慢性C型肝炎のIFNフリー療法―リバビリンレジメン/NEJM

提供元:ケアネット 公開日:2014/01/27
未治療またはペグインターフェロン(商品名:ペガシス)+リバビリン(RBV、商品名:コペガスほか)による前治療が無効であった遺伝子型1型感染患者に対し、経口投与のみの直接作用型抗ウイルス薬(2種または3種)+RBVレジメンが、いずれの患者にも有効であることが示された。米国・バージニア・メイソン・メディカル・センターのKris V. Kowdley氏らが、第2b相非盲検無作為化試験にて9レジメン(14サブ治療群)を設けて検討した結果、治療終了後24週時点のSVR(持続性ウイルス学的著効)は、83~100%であったことを報告した。(NEJM誌2014年1月16日号掲載の報告より。)

571例を14の直接作用型抗ウイルス薬+RBVレジメンに割り付けて検討

試験は2011年10月~2012年4月に9ヵ国97施設で1,013例がスクリーニングを受け、肝硬変を伴わない未治療または前治療無効のHCV遺伝子型1型感染患者571例を無作為に14群に割り付けて行われた。検討された経口抗ウイルス薬は、プロテアーゼ阻害薬ABT-450+リトナビル(同:ノービア)(ABT-450/r:ABT-450投与量100、150、200mg設定)、非ヌクレオシド系ポリメラーゼ阻害薬ABT-333、およびNS5A阻害薬ABT-267。前者の2種は、予備試験でインターフェロンを用いないRBV併用レジメンとして有効性が示されており、ABT-267は、とくに治療困難な患者において有効性が改善する可能性が示唆されていた。
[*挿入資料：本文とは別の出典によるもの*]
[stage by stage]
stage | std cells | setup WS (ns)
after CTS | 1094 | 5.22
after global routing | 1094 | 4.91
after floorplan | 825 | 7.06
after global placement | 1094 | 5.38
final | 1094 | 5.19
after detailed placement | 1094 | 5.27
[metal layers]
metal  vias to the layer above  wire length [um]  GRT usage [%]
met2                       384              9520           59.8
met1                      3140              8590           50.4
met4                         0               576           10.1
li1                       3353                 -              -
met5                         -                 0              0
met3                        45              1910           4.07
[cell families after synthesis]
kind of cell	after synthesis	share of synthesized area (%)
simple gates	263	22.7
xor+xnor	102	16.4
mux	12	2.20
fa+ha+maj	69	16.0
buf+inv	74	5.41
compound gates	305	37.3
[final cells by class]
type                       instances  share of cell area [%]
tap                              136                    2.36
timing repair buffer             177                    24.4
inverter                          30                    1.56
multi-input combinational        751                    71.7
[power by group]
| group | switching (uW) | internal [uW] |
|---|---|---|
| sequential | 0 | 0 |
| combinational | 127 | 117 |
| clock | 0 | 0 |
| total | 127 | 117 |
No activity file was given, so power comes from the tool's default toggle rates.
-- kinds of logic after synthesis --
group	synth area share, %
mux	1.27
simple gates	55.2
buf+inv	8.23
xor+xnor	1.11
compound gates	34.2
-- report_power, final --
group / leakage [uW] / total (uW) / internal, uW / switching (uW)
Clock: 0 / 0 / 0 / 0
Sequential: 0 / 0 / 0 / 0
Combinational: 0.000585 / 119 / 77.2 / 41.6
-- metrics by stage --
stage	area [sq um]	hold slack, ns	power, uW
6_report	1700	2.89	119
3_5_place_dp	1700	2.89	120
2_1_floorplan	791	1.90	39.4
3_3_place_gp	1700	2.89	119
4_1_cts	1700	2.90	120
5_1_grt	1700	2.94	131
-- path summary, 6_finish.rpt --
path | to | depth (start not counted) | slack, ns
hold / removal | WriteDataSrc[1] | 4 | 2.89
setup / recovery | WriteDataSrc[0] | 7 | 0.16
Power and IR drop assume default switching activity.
--- /design/flow/run.sh ---
#!/bin/bash
# OpenROAD 26Q1-2900-gdf79404cd8, Yosys 0.63+post, stock flow scripts
make -C /OpenROAD-flow-scripts/flow DESIGN_CONFIG=/design/flow/config.mk WORK_HOME=/design/flow/orfs finish
--- /design/flow/config.mk ---
export PLATFORM = sky130hd
export DESIGN_NAME = ID_EXE
export DESIGN_NICKNAME = ID_EXE
export VERILOG_FILES = /design/flow/design.v
export SDC_FILE = /design/flow/constraint.sdc
export NUM_CORES = 4
export LEC_CHECK = 1
export CORE_AREA = 10 10 171 171
export DIE_AREA = 0 0 181 181
--- /design/flow/constraint.sdc ---
current_design ID_EXE

set clk_period 1.0
set clk_io_pct 0.2

create_clock -name clk0 -period $clk_period [get_ports {clk}]

set non_clock_inputs [all_inputs -no_clocks]
set_input_delay [expr $clk_period * $clk_io_pct] -clock clk0 $non_clock_inputs
set_output_delay [expr $clk_period * $clk_io_pct] -clock clk0 [all_outputs]
==> design.v <==
`timescale 1ns / 1ps
module moore_1001(
    input reset,
    input clk,
    input x,
    output reg  y
    );
    parameter A=3'd0, B=3'd1, C=3'd2, D=3'd3, E=3'd4;
    reg [2:0] current_State, next_State;
    always @(posedge clk)
        begin
                if(reset)
                    current_State <=A;
                    else
                   current_State <=next_State;
        end
        always @(*)
            begin
             next_State= current_State;
             y=1'b0;
             case (current_State)
               A: begin
                    if(x==1'b1) next_State=B;
                end
               B: begin
                   if(x==1'b0) next_State=C;
                     end
          C: begin 
           if(x==1'b0) next_State=D;
            else 
            next_State= B;
            end
             D: begin 
                      if(x==1'b0) next_State=A;
                       else 
                       next_State= E;
                       end
              E:         
              begin 
              y=1'b1;
                  if(x==1'b0) next_State=C;
                         else 
                      next_State= B;
                end
                default: begin next_State=A; 
                y=1'b0; end
                endcase
        end
endmodule
==> run.sh <==
#!/bin/bash
# OpenROAD 26Q1-2900-gdf79404cd8, Yosys 0.63+post, stock flow scripts
make -C /OpenROAD-flow-scripts/flow DESIGN_CONFIG=/design/flow/config.mk WORK_HOME=/design/flow/orfs finish
==> config.mk <==
export PLATFORM = sky130hd
export DESIGN_NAME = moore_1001
export DESIGN_NICKNAME = moore_1001
export VERILOG_FILES = /design/flow/design.v
export SDC_FILE = /design/flow/constraint.sdc
export NUM_CORES = 4
export LEC_CHECK = 1
export CORE_AREA = 10 10 70 70
export DIE_AREA = 0 0 80 80
==> constraint.sdc <==
current_design moore_1001

set clk_period 1.0
set clk_io_pct 0.2

create_clock -name clk0 -period $clk_period [get_ports {clk}]

set non_clock_inputs [all_inputs -no_clocks]
set_input_delay [expr $clk_period * $clk_io_pct] -clock clk0 $non_clock_inputs
set_output_delay [expr $clk_period * $clk_io_pct] -clock clk0 [all_outputs]
==> impl_metrics.csv <==
group,metric,value,unit
final_timing,whs,489,ps
setup_path,r2r_slack,110,ps
die,die_width,80,um
die,rows,21,
final_layout,fin_util,0.0817,
final_layout,top_register,"current_State",
pwr,combPwrFrac,0.050,
setup_path,critPathBufInv,1,
global_route,gr-usage-all-layers,0.0116,
die,dieArea,6400,um2
detailed_routing,viasPerCell,1.79,
yosys,top_area_cell,"dfxtp_1",
setup_path,cp_max_fo,2,
yosys,yosys-stat-area,156,um2
global_route,gr-total-overflow,0,
setup_path,critPathKind,"flop to output pin",
cts,postCtsSetupRepairBufs,0,
setup_path,r2r_start,"current_State[1]",
cts,ctsResizeCount,3,
setup_path,arrival,750,ps
placement,hpwl,249,um
yosys,postSynthAreaPerCell,12.0,um2
cts,cts_tree,"yes",
yosys,ys_types,7,
yosys,synth.area.top_cells,"dfxtp_1 64%, nor3b_1 9.6%, nor4_2 8.0%, and3b_1 5.6%, nor2_1 4.8%",
detailed_routing,drtIter0Drc,2,
pwr,p_sw_frac,0.199,
pwr,ir_drop,1100,uV
cts,cts_root_buf,"clkbuf_4",
final_timing,setup_viol,0,
detailed_routing,vias,120,
detailed_routing,routed_wl,339,um
final_timing,period_used_share,0.946,
outcome,status,"completed",
final_timing,drv_slew,0,
yosys,synthDominantCellAreaShare,0.640,
setup_path,r2r-end,"current_State[3]",
global_route,grt_pass1_wl,572,um
final_timing,tightest_slew,190,ps
setup_path,cp.required,800,ps
final_timing,slew_headroom,0.872,
pwr,power_density,1670,nW/um2
detailed_routing,wl_per_cell,5.06,um
setup_path,slowest_stage,"dfxtp_2",
cts,cts_buffer_depth,2,
pwr,power.total,465,uW
setup_path,crit_chain,"clkdlybuf4s15_1",
detailed_routing,drc,0,
yosys,synth.cell_area,156,um2
die,io_pins,4,
cts,h-tree-depth,1,
detailed_routing,firstDrtPassIters,2,
global_route,grt_pass1_vias,128,
die,core,3420,um2
final_layout,largest_register_ffs,5,
die,core_util_floorplan,0.0458,
yosys,syn_inst,13,
cts,numCtsBuffers,3,
global_route,grt_antenna_before_repair,0,
setup_path,ff2ff_path_depth,3,
setup_path,path_delay_family,"flip-flops",
cts,cts.clk_slew.worst_paths,40,ps
final_timing,hold_viol,0,
yosys,ys_seq_frac,0.640,
final_layout,top_regs,"current_State x5",
final_layout,fillers,410,
cts,clk_latency,240,ps
final_timing,max_freq,1060,MHz
detailed_routing,insertedDiodeCount,0,
yosys,ys_cells,13,
final_timing,fin_crit,946,ps
job,tool_warnings,25,
detailed_routing,ant_nets,0,
final_layout,logic_area,56.3,um2
cts,numClockSinks,5,
pwr,p_switching,92.6,uW
pwr,p_leak,0.0939,nW
yosys,yosysWarnings,1,
die,dieHeight,80,um
yosys,ys_ff,5,
setup_path,crit_path_start,"current_State[1]",
placement,place_area,251,um2
final_layout,area_growth_syn_to_layout,78.4,%
final_layout,drive_gt1_frac,0.286,
final_layout,final_area,279,um2
pwr,p_seq_frac,0.455,
final_layout,seqCellArea,101,um2
setup_path,endpoint_kind,"output pin",
placement,gp_congestion,0.637,
setup_path,cpPeakStageDelay,330,ps
job,max_cap_violations,0,
setup_path,cp-endpoint,"y",
setup_path,path_depth,1,
pwr,internal_power,372,uW
min_path,hp-class,"flop to flop",
pwr,p_clk_frac,0.495,
final_timing,rsz0062_at_grt,"false",
global_route,grt_max_degree,6,
placement,io_buffers,3,
cts,hold_buffers,0,
final_timing,finClkSkew,2.94,ps
setup_path,cp-start-kind,"flop",
-- cell type report --
type                    instances  share of cell area
multi-input cells               8               0.202
flip-flops and latches          5               0.363
well taps                      46               0.206
repair buffers                  4               0.135
clock buffers                   4              0.0942
-- layout by cell type (no fill, tap or decap), drive strengths merged --
cell type,Yosys,layout
clkdlybuf4s15,0,1
nor2,2,2
o21bai,1,1
dfxtp,5,5
clkbuf,0,4
nor3,1,1
and3b,1,1
nor4,1,1
buf,0,1
clkdlybuf4s50,0,2
nor3b,2,2
-- stage by stage --
step / cells / TNS, ps / setup WS (ps)
global placement: 63 / -45.2 / -27.5
finish: 67 / 0 / 53.8
CTS: 67 / 0 / 39.5
floorplan: 13 / 0 / 277
detailed placement: 63 / -105 / -50.5
global route: 67 / 0 / 8.41
-- Yosys cell counts --
master    instances
o21bai_1          1
nor3_1            1
nor2_1            2
dfxtp_1           5
and3b_1           1
nor4_2            1
nor3b_1           2
-- power by group through the flow --
stage	registers [mW]	logic (mW)	clock network, mW
4_1_cts	0.212	0.0234	0.237
5_1_grt	0.212	0.0261	0.271
6_report	0.212	0.0232	0.230
-- cells by family after synthesis --
kind of cell | after synthesis | synth area share
and+or+nand+nor | 7 | 0.312
AOI/OAI and AO/OA | 1 | 0.0480
DFF | 5 | 0.640
-- worst min-delay path by stage --
stage | from | endpoint | cells after the start
CTS | current_State[4] | current_State[1] | 1
global route | current_State[4] | current_State[1] | 1
finish | current_State[3] | current_State[2] | 2
-- metal layers --
layer / global-route usage / vias to the layer above / part of all wire
met1: 0.0160 / 50 / 0.57
li1: - / 63 / -
met2: 0.0104 / 7 / 0.29
met3: 0.0125 / 0 / 0.15
met4: 0.00352 / 0 / 0
met5: 0 / - / 0
No activity file was given, so power comes from the tool's default toggle rates.
==> flow/design.v <==
`timescale 1ns / 1ps
module counter(
    input clk,
	 input en,
	 input reset,
	 output reg [3:0]counter_out
    );
	 reg clr;
	 reg counter_clr;
always@(posedge clk)
	if (clr)
		counter_out <=0;
	else if (en)
		counter_out <= counter_out+1;
always @(*) clr = reset | counter_clr;
always @(*) counter_clr = (counter_out==9);
endmodule
==> flow/run.sh <==
#!/bin/bash
# OpenROAD 26Q1-2900-gdf79404cd8, Yosys 0.63+post, stock flow scripts
make -C /OpenROAD-flow-scripts/flow DESIGN_CONFIG=/design/flow/config.mk WORK_HOME=/design/flow/orfs finish
==> flow/config.mk <==
export PLATFORM = sky130hd
export DESIGN_NAME = counter
export DESIGN_NICKNAME = counter
export VERILOG_FILES = /design/flow/design.v
export SDC_FILE = /design/flow/constraint.sdc
export NUM_CORES = 4
export LEC_CHECK = 1
export CORE_AREA = 10 10 70 70
export DIE_AREA = 0 0 80 80
==> flow/constraint.sdc <==
current_design counter

set clk_period 1.4
set clk_io_pct 0.2

create_clock -name clk0 -period $clk_period [get_ports {clk}]

set non_clock_inputs [all_inputs -no_clocks]
set_input_delay [expr $clk_period * $clk_io_pct] -clock clk0 $non_clock_inputs
set_output_delay [expr $clk_period * $clk_io_pct] -clock clk0 [all_outputs]
==> flow_summary.yaml <==
# physical design summary
critical_path:
  crit_chain: "clkdlybuf4s50_1"
  crit_path_end_kind: "output pin"
  cp.required_ps: 1120
  crit_path_start_kind: "flip-flop"
  regToRegSetupSlack_ps: 250
  cp_max_fo: 4
  critPathBufInv: 1
  cp_top_family: "buffers and inverters"
  arrival_ps: 1080
  cp_slowest_cell: "clkdlybuf4s50_1"
  max_stage_delay_ps: 480
  crit_type: "reg -> out"
clock_tree:
  clock_latency_ps: 240
  postCtsSetupBuffers: 0
  clock_path_buffers: 2
  numCtsBuffers: 3
  clkTransAtPathRegs_ps: 40
  postCtsResizedCells: 2
  tritoncts: "built"
  cts_hold_buf: 0
  htree_levels: 1
  clock-sinks: 4
  root_buffer: "clkbuf_4"
logic_synthesis:
  ys_cells: 21
  netlist_instances: 21
  ys_ff: 4
  postSynthSeqShare_pct: 41.3
  syn_area_um2: 194
  syn-mean-instance-area_um2: 9.24
  yosys_warnings: 1
  yosysChipArea_um2: 194
  synth_cell_types: 13
final_layout:
  reg_top3: "counter_out: 4 flops"
  largest_reg_flops: 4
  stdcell_area_um2: 350
  area_delta_synth_final_pct: 80.6
  lay_top_count: "clkdlybuf4s50_1"
  lay_top_cells: "6 x clkdlybuf4s50_1, 3 x nor2_1, 3 x clkbuf_4"
  final_layout_size_suffix_gt1_share_pct: 29.0
  top_register: "counter_out"
sta:
  hold_violations: 0
  clock_skew_ps: 5.53
  fin_crit_sh_pct: 97.0
  totalNegativeSetupSlack_ps: 0
  clock.fmax_mhz: 736
  maxSlewHeadroom_pct: 89.2
  setup_violations: 0
  rsz0062_at_grt: "no"
  worstMarginPinSlew_ps: 161
  fin_crit_ps: 1360
  drv_slew: 0
route:
  ant_nets: 0
  wl_um: 531
  via_count: 179
  drtPass1Iterations: 2
  drtIter0Drc: 8
  vias_per_cell: 2.32
  drc_errors: 0
  diodes: 0
  wl_per_cell_um: 6.90
placed_design:
  place_congestion: 0.766
  port-buffer-count: 6
  post_dp_cell_area_um2: 319
  dpl.hpwl_um: 424
floorplan:
  die_x_um: 80
  chipHeight_um: 80
  chipArea_um2: 6400
  core-area_um2: 3420
  fp_util_pct: 5.68
  ios: 7
  fp-row-count: 21
global_routing:
  overflow: 0
  grt_pass1_wl_um: 910
  grt_max_degree: 6
  grt_pass1_vias: 219
  grt.total_usage_pct: 1.83
  antenna_found_initial: 0
run:
  max_cap_viol_count: 0
  warning_count: 26
min_path:
  hold_path_class: "reg -> reg"
run_status:
  status: "completed"
pwr:
  p_leak_nw: 0.114
  power.density_nw_per_um2: 915
  max-vdd-ir-drop_v: 0.000168
[cell type report]
type	instances	area, um^2
Multi-Input combinational cell	15	106
Clock buffer	3	22.5
Timing Repair Buffer	7	67.6
Fill cell	400	3070
Inverter	2	7.51
Sequential cell	4	88.8
Tap cell	46	57.6
[kinds of logic (layout without fill, tap and decap cells)]
family | Yosys count | after routing | synth area share, %
compound gates | 3 | 3 | 12.9
fa+ha+maj | 2 | 2 | 12.9
xor+xnor | 2 | 2 | 9.03
flops | 4 | 4 | 41.3
buf+inv | 2 | 12 | 3.87
simple gates | 8 | 8 | 20.0
[worst min-delay path, cell delays in order (launching register included)]
cell     delay, ps
dfxtp_1        320
nand3_1         90
a21oi_2         50
[per-stage QoR]
stage	utilization [%]	std cells	total power [mW]	setup slack [ps]	hold slack, ps
2_1_floorplan	-	21	0.148	321	342
3_3_place_gp	9.34	74	0.173	67.2	490
3_5_place_dp	9.34	74	0.178	49.5	502
4_1_cts	10.1	77	0.328	23.7	506
5_1_grt	10.3	77	0.347	3.95	523
6_report	10.3	77	0.320	41.7	508
[cells in the mapped netlist]
| library cell | n | area share [%] |
|---|---|---|
| dfxtp_1 | 4 | 41 |
| nor2_1 | 3 | 5.8 |
| ha_1 | 2 | 13 |
| inv_1 | 2 | 3.9 |
| xnor2_1 | 2 | 9.0 |
| a211oi_1 | 1 | 3.9 |
| a21oi_2 | 1 | 4.5 |
| a31o_2 | 1 | 4.5 |
| nand2_1 | 1 | 1.9 |
| nand2b_1 | 1 | 3.2 |
| nand3_1 | 1 | 2.6 |
| nand4_1 | 1 | 3.2 |
| or2_0 | 1 | 3.2 |
[power breakdown]
group | internal, mW | switching (mW)
logic | 0.0291 | 0.0163
registers | 0.122 | 0.00940
clock network | 0.0959 | 0.0477
[worst paths after layout]
kind,start,to,cells past startpoint
worst max-delay path,counter_out[3],counter_out[3],1
worst min register to register,counter_out[3],counter_out[3],2
worst max register to register,counter_out[1],counter_out[1],4
worst min-delay path,counter_out[3],counter_out[3],2
[per-layer routing]
layer / global-route usage, % / wire, um
met1: 1.86 / 244
met2: 2.57 / 182
met3: 1.93 / 104
met4: 0.352 / 0
met5: 0 / 0
Power and IR drop assume default switching activity.
==> flow/run.sh <==
#!/bin/bash
# OpenROAD 26Q1-2900-gdf79404cd8, Yosys 0.63+post, stock flow scripts
make -C /OpenROAD-flow-scripts/flow DESIGN_CONFIG=/design/flow/config.mk WORK_HOME=/design/flow/orfs finish
==> flow/config.mk <==
export PLATFORM = sky130hd
export DESIGN_NAME = Execution_Writeback
export DESIGN_NICKNAME = Execution_Writeback
export VERILOG_FILES = /design/flow/design.v
export SDC_FILE = /design/flow/constraint.sdc
export NUM_CORES = 4
export LEC_CHECK = 1
export CORE_AREA = 10 10 70 70
export DIE_AREA = 0 0 80 80
==> flow/constraint.sdc <==
current_design Execution_Writeback

set clk_period 7.8
set clk_io_pct 0.2

create_clock -name clk0 -period $clk_period

set non_clock_inputs [all_inputs -no_clocks]
set_input_delay [expr $clk_period * $clk_io_pct] -clock clk0 $non_clock_inputs
set_output_delay [expr $clk_period * $clk_io_pct] -clock clk0 [all_outputs]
571例を2種または3種複合の8週、12週、24週投与の14の治療群(9群1治療群を除きRBV併用)を設定し検討した。主要エンドポイントは、治療終了後24週時点のSVRであった。

SVRは83~100%

主要有効性解析では、未治療患者への3種複合[ABT-450/r(150mg)+ABT-333+ABT-267]+RBVの8週治療群と、同12週治療群を比較した。結果、治療終了後24週時点のSVRは、8週治療群88%、12週治療群95%であった(両群差:-7ポイント:95%信頼区間[CI]:-19~5、p=0.24)。すべての治療群のSVRは、83%[未治療、ABT-450/r(150mg)+ABT-333+RBV]から100%にわたった。最も頻度が高かった有害事象は、疲労、頭痛、悪心、不眠であった。有害事象により試験を中止したのは8例(1%)だった。

原著論文はこちらKowdley KV et al. N Engl J Med. 2014 Jan 16;370(3):222-32.